===== src/rtl/tone_recorder_if.sv =====
`default_nettype none
// ============================================================================
//  Module : tone_recorder_if
//  Brief  : Control, live-tone and playback signals of the tone recorder.
//  Rev    : 1.0 - initial release
// ============================================================================
interface tone_recorder_if #(
    parameter int TONE_W = 16,
    parameter int ADDR_W = 6
);
    logic              rec_start;
    logic              play_start;
    logic              stop;
    logic [TONE_W-1:0] live_tone;
    logic [TONE_W-1:0] rec_tone;
    logic [1:0]        state;
    logic [ADDR_W:0]   rec_len;
    logic              full;
    logic              play_done;

    modport master (
        output rec_start, play_start, stop, live_tone,
        input  rec_tone, state, rec_len, full, play_done
    );

    modport slave (
        input  rec_start, play_start, stop, live_tone,
        output rec_tone, state, rec_len, full, play_done
    );
endinterface
`default_nettype wire


===== src/rtl/tone_recorder.sv =====
`default_nettype none
// ============================================================================
//  Module : tone_recorder
//  Brief  : Samples the live tone once per beat into a note buffer and replays
//           it at the same beat rate.
//  Rev    : 1.0 - initial release
// ============================================================================
module tone_recorder #(
    parameter int TONE_W      = 16,
    parameter int DEPTH       = 64,
    parameter int ADDR_W      = 6,
    parameter int BEAT_PERIOD = 6000000
) (
    input  wire logic      clk,
    input  wire logic      rst_n,
    tone_recorder_if.slave bus
);

    localparam int              c_BEAT_W    = (BEAT_PERIOD > 1) ? $clog2(BEAT_PERIOD) : 1;
    localparam logic [c_BEAT_W-1:0] c_BEAT_LAST = c_BEAT_W'(BEAT_PERIOD - 1);
    localparam logic [ADDR_W:0] c_DEPTH_M1  = (ADDR_W + 1)'(DEPTH - 1);

    localparam logic [1:0] c_IDLE   = 2'b00;
    localparam logic [1:0] c_RECORD = 2'b01;
    localparam logic [1:0] c_PLAY   = 2'b10;

    logic [1:0]          r_state;
    logic [c_BEAT_W-1:0] r_beat_cnt;
    logic [ADDR_W-1:0]   r_wr_ptr;
    logic [ADDR_W-1:0]   r_rd_ptr;
    logic [ADDR_W:0]     r_rec_len;
    logic                r_full;
    logic                r_play_done;
    logic [TONE_W-1:0]   r_rec_tone;
    logic [TONE_W-1:0]   r_mem [DEPTH];

    logic w_beat;
    logic w_last_note;
    logic w_rec_last;
    logic w_mem_we;

    assign w_beat      = (r_beat_cnt == c_BEAT_LAST);
    assign w_last_note = ({1'b0, r_rd_ptr} == (r_rec_len - 1'b1));
    assign w_rec_last  = (r_rec_len == c_DEPTH_M1);
    assign w_mem_we    = rst_n && (r_state == c_RECORD) && !bus.stop && w_beat;

    // Buffer content survives reset; rec_len alone decides what is valid.
    always_ff @(posedge clk) begin
        if (w_mem_we) begin
            r_mem[r_wr_ptr] <= bus.live_tone;
        end
    end

    always_ff @(posedge clk) begin
        if (!rst_n) begin
            r_state     <= c_IDLE;
            r_beat_cnt  <= '0;
            r_wr_ptr    <= '0;
            r_rd_ptr    <= '0;
            r_rec_len   <= '0;
            r_full      <= 1'b0;
            r_play_done <= 1'b0;
            r_rec_tone  <= '0;
        end else begin
            r_play_done <= 1'b0;
            r_rec_tone  <= (r_state == c_PLAY) ? r_mem[r_rd_ptr] : '0;

            case (r_state)
                c_IDLE: begin
                    r_beat_cnt <= '0;
                    if (bus.rec_start) begin
                        r_state   <= c_RECORD;
                        r_wr_ptr  <= '0;
                        r_rec_len <= '0;
                        r_full    <= 1'b0;
                    end else if (bus.play_start) begin
                        if (r_rec_len == '0) begin
                            r_play_done <= 1'b1;
                        end else begin
                            r_state  <= c_PLAY;
                            r_rd_ptr <= '0;
                        end
                    end
                end

                c_RECORD: begin
                    if (bus.stop) begin
                        r_state    <= c_IDLE;
                        r_beat_cnt <= '0;
                    end else if (w_beat) begin
                        r_beat_cnt <= '0;
                        r_rec_len  <= r_rec_len + 1'b1;
                        // Pointer is held on the final write so it stays below DEPTH.
                        if (w_rec_last) begin
                            r_full  <= 1'b1;
                            r_state <= c_IDLE;
                        end else begin
                            r_wr_ptr <= r_wr_ptr + 1'b1;
                        end
                    end else begin
                        r_beat_cnt <= r_beat_cnt + 1'b1;
                    end
                end

                c_PLAY: begin
                    if (bus.stop) begin
                        r_state    <= c_IDLE;
                        r_beat_cnt <= '0;
                    end else if (w_beat) begin
                        r_beat_cnt <= '0;
                        if (w_last_note) begin
                            r_state     <= c_IDLE;
                            r_play_done <= 1'b1;
                        end else begin
                            r_rd_ptr <= r_rd_ptr + 1'b1;
                        end
                    end else begin
                        r_beat_cnt <= r_beat_cnt + 1'b1;
                    end
                end

                default: begin
                    r_state    <= c_IDLE;
                    r_beat_cnt <= '0;
                end
            endcase
        end
    end

    assign bus.rec_tone  = r_rec_tone;
    assign bus.state     = r_state;
    assign bus.rec_len   = r_rec_len;
    assign bus.full      = r_full;
    assign bus.play_done = r_play_done;

endmodule
`default_nettype wire


===== src/flat_wrapper.sv =====
// flat-port wrapper written by rule: the top's interface ports become plain ports
module tone_recorder_flat 
#(
    parameter int TONE_W      = 16,
    parameter int DEPTH       = 64,
    parameter int ADDR_W      = 6,
    parameter int BEAT_PERIOD = 6000000
)
  (clk, rst_n, bus_rec_start, bus_play_start, bus_stop, bus_live_tone, bus_rec_tone, bus_state, bus_rec_len, bus_full, bus_play_done);
  tone_recorder_if #(.TONE_W(TONE_W), .ADDR_W(ADDR_W)) bus_i ();
  input  wire logic clk;
  input  wire logic rst_n;
  input wire logic [$bits(bus_i.rec_start)-1:0] bus_rec_start;
  input wire logic [$bits(bus_i.play_start)-1:0] bus_play_start;
  input wire logic [$bits(bus_i.stop)-1:0] bus_stop;
  input wire logic [$bits(bus_i.live_tone)-1:0] bus_live_tone;
  output wire logic [$bits(bus_i.rec_tone)-1:0] bus_rec_tone;
  output wire logic [$bits(bus_i.state)-1:0] bus_state;
  output wire logic [$bits(bus_i.rec_len)-1:0] bus_rec_len;
  output wire logic [$bits(bus_i.full)-1:0] bus_full;
  output wire logic [$bits(bus_i.play_done)-1:0] bus_play_done;
  assign bus_i.rec_start = bus_rec_start;
  assign bus_i.play_start = bus_play_start;
  assign bus_i.stop = bus_stop;
  assign bus_i.live_tone = bus_live_tone;
  assign bus_rec_tone = bus_i.rec_tone;
  assign bus_state = bus_i.state;
  assign bus_rec_len = bus_i.rec_len;
  assign bus_full = bus_i.full;
  assign bus_play_done = bus_i.play_done;
  tone_recorder #(.TONE_W(TONE_W), .DEPTH(DEPTH), .ADDR_W(ADDR_W), .BEAT_PERIOD(BEAT_PERIOD)) u_core (.clk(clk), .rst_n(rst_n), .bus(bus_i));
endmodule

★ ★ ★ ★ ★ ★ ★

Take the entries above and copy out all lines with the string "slave".

    modport slave (
    tone_recorder_if.slave bus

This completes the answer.